This sort of knife edge (pun intended) engineering is fine for race cars - you can pull over and walk back to the pits - but is unacceptable for offshore sailboats - people drown too easily.

IMHO, anyone who wants to take the risk of sailing one of these manifestly unseaworthy monsters offshore should have to forgo the response of the rescue services and look after themselves, no EPIRBS, no radios or SatCom etc. How many times has the Aussie Navy had to rescue Vendee Globe and other racers when boats like this failed thousands of miles from land. Taking risks is fine even admirable but if you don't take reasonable and proper precautions (a seaworthy boat for example) then you shouldn't expect others to risk their lives to pick up after you.


----------



## BentSailor (Nov 10, 2010)

*@Jeff_H*: Thanks for the info on that.
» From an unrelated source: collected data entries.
$ cat src/rtl/reset_seq_pkg.sv
// reset_seq_pkg: shared sequencer state encoding and debug counter width
package reset_seq_pkg;
    typedef enum logic [1:0] {HOLD, RELEASE, RUN} seq_state_t;
    localparam int LLC_W = 8;
endpackage

$ cat src/rtl/bit_synchronizer.sv
// bit_synchronizer: multi-flop synchroniser for one asynchronous level, cleared to 0
module bit_synchronizer #(
    parameter int STAGES = 4
) (
    input  logic clk,
    input  logic reset_n,
    input  logic d,
    output logic q
);
    logic [STAGES-1:0] ff;
    // shift the asynchronous level through the flop chain
    always_ff @(posedge clk or negedge reset_n) begin
        if (!reset_n) ff <= '0;
        else          ff <= {ff[STAGES-2:0], d};
    end
    assign q = ff[STAGES-1];
endmodule

$ cat src/rtl/reset_sequencer.sv
// reset_sequencer: waits for stable lock, then releases resets stage by stage
module reset_sequencer
    import reset_seq_pkg::*;
#(
    parameter int NUM_LOCK    = 2,
    parameter int NUM_STAGES  = 3,
    parameter int SYNC_STAGES = 4,
    parameter int STAGE_DELAY = 16
) (
    input  logic                  clk,
    input  logic                  reset_n,
    input  logic [NUM_LOCK-1:0]   locked,
    input  logic                  force_reset,
    output logic [NUM_STAGES-1:0] rst_out,
    output logic                  ready,
    output logic [LLC_W-1:0]      lock_loss_count
);
    localparam int CW = STAGE_DELAY > 1 ? $clog2(STAGE_DELAY) : 1;
    localparam int IW = $clog2(NUM_STAGES + 1);

    logic [NUM_LOCK-1:0]   lock_sync;
    logic                  lock_ok, ok, last_cnt;
    seq_state_t            state_q, state_nx;
    logic [CW-1:0]         cnt_q, cnt_nx;
    logic [IW-1:0]         idx_q, idx_nx;
    logic [NUM_STAGES-1:0] rst_nx;
    logic                  ready_nx;
    logic [LLC_W-1:0]      llc_nx;

    genvar i;
    generate
        for (i = 0; i < NUM_LOCK; i++) begin : g_sync
            bit_synchronizer #(.STAGES(SYNC_STAGES)) u_sync (
                .clk    (clk),
                .reset_n(reset_n),
                .d      (locked[i]),
                .q      (lock_sync[i])
            );
        end
    endgenerate

    assign lock_ok  = &lock_sync;
    assign ok       = lock_ok & ~force_reset;
    assign last_cnt = cnt_q == CW'(STAGE_DELAY - 1);

    // state, counters and registered outputs
    always_ff @(posedge clk or negedge reset_n) begin
        if (!reset_n) begin
            state_q         <= HOLD;
            cnt_q           <= '0;
            idx_q           <= '0;
            rst_out         <= '1;
            ready           <= 1'b0;
            lock_loss_count <= '0;
        end else begin
            state_q         <= state_nx;
            cnt_q           <= cnt_nx;
            idx_q           <= idx_nx;
            rst_out         <= rst_nx;
            ready           <= ready_nx;
            lock_loss_count <= llc_nx;
        end
    end

    // sequencing: count stable lock in HOLD, step stages in RELEASE, abort to HOLD on loss
    always_comb begin
        state_nx = state_q;
        cnt_nx   = cnt_q;
        idx_nx   = idx_q;
        rst_nx   = rst_out;
        ready_nx = ready;
        llc_nx   = lock_loss_count;
        case (state_q)
            HOLD: begin
                if (!ok) begin
                    cnt_nx = '0;
                end else if (last_cnt) begin
                    rst_nx   = rst_out & ~NUM_STAGES'(1);
                    cnt_nx   = '0;
                    idx_nx   = IW'(1);
                    state_nx = NUM_STAGES == 1 ? RUN : RELEASE;
                    ready_nx = NUM_STAGES == 1;
                end else begin
                    cnt_nx = cnt_q + CW'(1);
                end
            end
            RELEASE, RUN: begin
                if (!ok) begin
                    state_nx = HOLD;
                    cnt_nx   = '0;
                    idx_nx   = '0;
                    rst_nx   = '1;
                    ready_nx = 1'b0;
                    llc_nx   = (!lock_ok && lock_loss_count != '1) ? lock_loss_count + LLC_W'(1) : lock_loss_count;
                end else if (state_q == RELEASE) begin
                    if (last_cnt) begin
                        rst_nx = rst_out & ~(NUM_STAGES'(1) << idx_q);
                        cnt_nx = '0;
                        idx_nx = idx_q + IW'(1);
                        if (idx_q == IW'(NUM_STAGES - 1)) begin
                            state_nx = RUN;
                            ready_nx = 1'b1;
                        end
                    end else begin
                        cnt_nx = cnt_q + CW'(1);
                    end
                end
            end
            default: state_nx = HOLD;
        endcase
    end
endmodule

$ cat config.mk
export PLATFORM = sky130hd
export DESIGN_NAME = reset_sequencer
export DESIGN_NICKNAME = d
export VERILOG_FILES = /design/src/rtl/reset_seq_pkg.sv /design/src/rtl/bit_synchronizer.sv /design/src/rtl/reset_sequencer.sv
export SDC_FILE = /design/constraint.sdc
export NUM_CORES = 1
export LEC_CHECK = 0
export ABC_AREA = 1
export BUFFER_PORTS_ARGS = -buffer_cell sky130_fd_sc_hd__buf_4
export CAP_MARGIN = 10
export CORE_ASPECT_RATIO = 1.1
export CORE_MARGIN = 2
export CORE_UTILIZATION = 54
export CTS_BUF_LIST = sky130_fd_sc_hd__clkbuf_8
export CTS_CLUSTER_DIAMETER = 50
export CTS_CLUSTER_SIZE = 12
export DETAILED_ROUTE_END_ITERATION = 16
export PLACE_DENSITY = 0.78
export SLEW_MARGIN = 10
export SYNTH_ARGS = -nofsm -noshare
export SYNTH_HDL_FRONTEND = slang
export SYNTH_HIERARCHICAL = 1
export SYNTH_SLANG_ARGS = --single-unit
$ cat constraint.sdc
create_clock -name clk -period 1.35 [get_ports clk]
set_input_delay 0.27 -clock clk [delete_from_list [all_inputs] [get_ports clk]]
set_output_delay 0.27 -clock clk [all_outputs]
set_load 0.005 [all_outputs]
==> results.toml <==
[outcome]
status = "finished with violations"
violations = "negative setup slack"

[critical_path]
reg2reg_setup_slack_ns = -0.04
cp.required_ns = 1.52
crit_path_top_delay_cell = "sky130_fd_sc_hd__dfrtp_1"
startpoint_type_of_the_worst_setup_path = "flop"
worstSetupEndpointType = "flop"
r2r_end = "state_q[1]"
reg2reg_from = "state_q[1]"
reg2regPathDepth = 10
startpoint = "state_q[1]"
crit_path_max_fanout = 5
number_of_buffers_and_inverters_on_the_critical_path = 2
cp_cell_sequence = "inv_2, ha_4, inv_6, nor2_4, nand2_2, nand2_4, nor2_4, nand2_2, nand2_1, nand2_1"
slowest_delay_ns = 0.40
timing_worst_setup_path_type = "reg -> reg"
timing.critical_path.max_delay_family = "simple AND/OR/NAND/NOR gates"
arrival_ns = 1.56

[worst_hold_path]
hold_depth = 1
hold_path_endpoint = "g_sync[0].u_sync/ff[0]"
hold_path.startpoint = "locked[0]"
min-delay-path-class = "in -> reg"

[global_route]
grt_use_total_pct = 23.2
grt_pass1_vias = 1305
global_route.overflow_total = 0
grt_first_pass_wirelength_mm = 5.35
number_of_antenna_violations_at_the_first_check_in_global_routing = 0
grt_start_max_net_pins = 29

[sta]
post-route-worst-setup-slack_ns = -0.0433
final_min_period_over_clock_period_pct = 103
fin_worst_hold_slack_ns = 0.101
slew_headroom_pct = 76.5
hold_violations = 0
final.setup_skew_ns = 0.00111
final.min_clock_period_ns = 1.39
fmax_mhz = 718
setup_repair_after_global_routing_missed_its_margin = "yes"
final-setup-viol-count = 9
slew_at_the_pin_with_the_worst_max_slew_slack_ns = 0.353
maxSlewViolCount = 0

[finish]
fillCellCount = 175
ff_latch_area_um2 = 704
drive_above_1_share_pct = 35.8
antennaDiodeCount = 0
multi_input_area_um2 = 758
final_net_count = 228
fin_area_um2 = 1890
area_growth_pct = 32.3

[floorplanning]
top_level_ports = 17
die-width_um = 53.1
fp.coreArea_um2 = 2520
initial_utilization_pct = 56.8
die-height_um = 58.0
floorplan.rows = 19
die_area_um2 = 3080

[drt]
ant_nets = 0
remaining_drc_errors = 0
detail_route.first_pass.iterations = 4
wl_per_cell_um = 12.9
routed_wl_mm = 3.18
detail_route.vias_per_cell = 5.29
drtIter0Drc = 44
vias = 1301

[clock_network]
tritoncts_num_sinks = 28
clockRootBuffer = "sky130_fd_sc_hd__clkbuf_8"
cts_tree = "built"
cts_buffers = 3
clock_tree.htree_level_count = 1
clockBufferDepth = 2
cts.clk_slew.worst_paths_ns = 0.09
clock_insertion_delay_worst_skew_ns = 0.27

[power]
power_density_nw_per_um2 = 725
maximum_vdd_ir_drop_mv = 0.848
p_leak_nw = 0.972
design_power_total_w = 0.00137

[flow_run]
drv_cap = 0

[placement]
port_buffers = 16
place_congestion = 0.859
place_area_um2 = 1670
place_hpwl_mm = 2.10

[logic_synthesis]
synth_common_cells = "sky130_fd_sc_hd__nand2_1, sky130_fd_sc_hd__dfrtp_1, sky130_fd_sc_hd__inv_1, sky130_fd_sc_hd__nand3_1, sky130_fd_sc_hd__nor2_1"
synth.largest_area_cell = "sky130_fd_sc_hd__dfrtp_1"
postSynthRegisterBits = 28
synth_warnings = 6
synth_area_per_cell_um2 = 8.04
post_synth_instance_area_um2 = 1430
mappedNetlistNets = 190
leading_cell_types_by_total_area_after_synthesis = "sky130_fd_sc_hd__dfrtp_1, sky130_fd_sc_hd__nand2_1, sky130_fd_sc_hd__ha_1"
synth_sequential_area_ratio_pct = 49.2
yosys.cell_types.count = 22
synthArstFlopShare_pct = 100
synth.top_cell.area_share_pct = 43.7
dominantRegCellSynth = "sky130_fd_sc_hd__dfrtp_1"
synthCells = 178
yosysMostFrequentCell = "sky130_fd_sc_hd__nand2_1"
synth_enable_flop_cells = 0
-- sequential cells by signal (all words and copies together), names as in the netlist --
signal	cells
idx_q	2
state_q	2
rst_out	3
cnt_q	4
ready	1
g_sync.u_sync/ff	8
lock_loss_count	8
-- cell usage in the layout (no fill, tap or decap), drive strengths merged --
cell type / count
nand2: 72
nor2: 12
dfstp: 3
nand4: 3
inv: 26
buf: 31
xor2: 1
o21ai: 10
dlygate4sd3: 1
nand3b: 1
nor3: 1
or2: 1
dfrtp: 25
a21oi: 1
nand3: 14
ha: 7
xnor2: 3
clkbuf: 3
-- worst reg2reg max path, cell delays in order, from the launching register on --
cell                      delay (ns)
sky130_fd_sc_hd__dfrtp_1        0.40
sky130_fd_sc_hd__inv_2          0.08
sky130_fd_sc_hd__ha_4           0.22
sky130_fd_sc_hd__inv_6          0.09
sky130_fd_sc_hd__nor2_4         0.03
sky130_fd_sc_hd__nand2_2        0.08
sky130_fd_sc_hd__nand2_4        0.08
sky130_fd_sc_hd__nor2_4         0.12
sky130_fd_sc_hd__nand2_2        0.06
sky130_fd_sc_hd__nand2_1        0.07
sky130_fd_sc_hd__nand2_1        0.05
-- per-layer routing --
metal | vias to the layer above | routed length, um | GRT usage, % | part of all wire, %
met1 | 643 | 1330 | 27.9 | 42
met3 | 6 | 101 | 3.61 | 3.2
met5 | - | 0 | 0 | 0
met4 | 0 | 44 | 9.16 | 1.4
met2 | 29 | 1710 | 40.9 | 54
li1 | 623 | - | - | -
-- area by class of cell --
cell class / count / share of cell area (%)
Multi-Input combinational cell: 126 / 40.1
Inverter: 25 / 5.49
Sequential cell: 28 / 37.2
Clock inverter: 1 / 0.198
Clock buffer: 3 / 2.18
Tap cell: 31 / 2.05
Timing Repair Buffer: 32 / 12.8
-- per-stage QoR --
stage / instances / utilization (%) / setup slack [ns] / TNS, ns
3_3_place_gp: 234 / 66.3 / -0.00496 / -0.00912
6_report: 246 / 75.1 / -0.0433 / -0.219
4_1_cts: 239 / 69.4 / -0.0216 / -0.129
3_5_place_dp: 234 / 66.3 / -0.109 / -0.348
2_1_floorplan: 178 / - / 0.0112 / 0
5_1_grt: 246 / 75.1 / -0.166 / -1.76
-- worst max path at each step --
stage	slack, ns	cells after the start	endpoint
3_5_place_dp	-0.11	10	state_q[1]
6_report	-0.04	10	state_q[1]
5_1_grt	-0.17	7	lock_loss_count[6]
2_1_floorplan	0.01	10	state_q[0]
4_1_cts	-0.02	10	state_q[1]
3_3_place_gp	-0.005	10	state_q[0]
-- report_power, final --
group | switching [W] | internal [W]
clock | 0.000249 | 0.000204
combinational | 0.0000374 | 0.0000215
sequential | 0.00000870 | 0.000852
-- cells by family after synthesis --
group	share of synthesized area, %
flops	49.2
fa+ha+maj	6.12
compound gates	4.11
simple gates	31.4
buf+inv	6.73
xor+xnor	2.45
-- what timing repair did --
item                                    CTS  global route
hold buffers                              1             0
setup buffers                             0             6
hold endpoints to repair                 25             0
endpoints found under the setup margin   15            20
resized for setup                         9            32
cloned                                    0             1
pin swaps                                 4            15
Power figures use the tool's default switching activity.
I've been looking into picking up some more PFD's for the family (four young'ns that quickly scale out of the junior sizes!) and honestly coud do with the less cumbersome inflatable versions. I was only just talking to the wife two nights ago about it.

*@SJB:*
See my PM - I don't want to derail this thread


----------



## tdw (Oct 2, 2006)

Rambler was apparently coming down under to do battle with Wild Oats in the Sydney - Hobart. Not likely to be rebuilt in time. A shame, it would have made for quite a race.

Smack ... ref "Are these keels simply bad design" ... Wild Oats XI has now claimed line honours in five Hobarts plus one second to Alfa Romeo. Seems to suggest it is not the keels per se that are poorly designed, more that there was a fault with this particular one.


----------



## tdw (Oct 2, 2006)

SJB,

(Bleeding heart liberal alert .. )

Personally I loath these types of keels if only because of the likely effect they will have on anything living that they run into. Collisions with Sunfish are quite common off the NSW coast, with whales not so much but they do happen. I hate to think what injuries a Sunfish or Whale would suffer if they were hit by one of these things when the boat is travelling at speeds close to and exceeding 20 knots. 

Nonetheless, as per my previous post they can are built to a pretty reliable standard in most cases and failures after all are relatively few.


----------



## smackdaddy (Aug 13, 2008)

tdw said:


> I hate to think what injuries a Sunfish or Whale would suffer if they were hit by one of these things when the boat is travelling at speeds close to and exceeding 20 knots.


----------



## Classic30 (Aug 29, 2007)

tdw said:


> I hate to think what injuries a Sunfish or Whale would suffer if they were hit by one of these things when the boat is travelling at speeds close to and exceeding 20 knots.


I guess what was left of a Sunfish would just drift away to be eaten by sharks, whilst what was left of the now capsized keel-less yacht would bob around in the ocean waiting to be rescued by tax-payers funds.. but I hate to think what injuries said injured Southern Right whale would inflict on the fragile toy of a boat that just hit it at 20 knots. Either way, there would be no winners..

I think it's amazing that it hasn't happened yet. Perhaps whales are smarter than we credit them.


----------



## tdw (Oct 2, 2006)

Its certainly happened with larger ships .. 

A quick google brought up more than a couple of instances.


----------



## TQA (Apr 4, 2009)

FYI

Rambler is now the right way up, still afloat and minus the rig.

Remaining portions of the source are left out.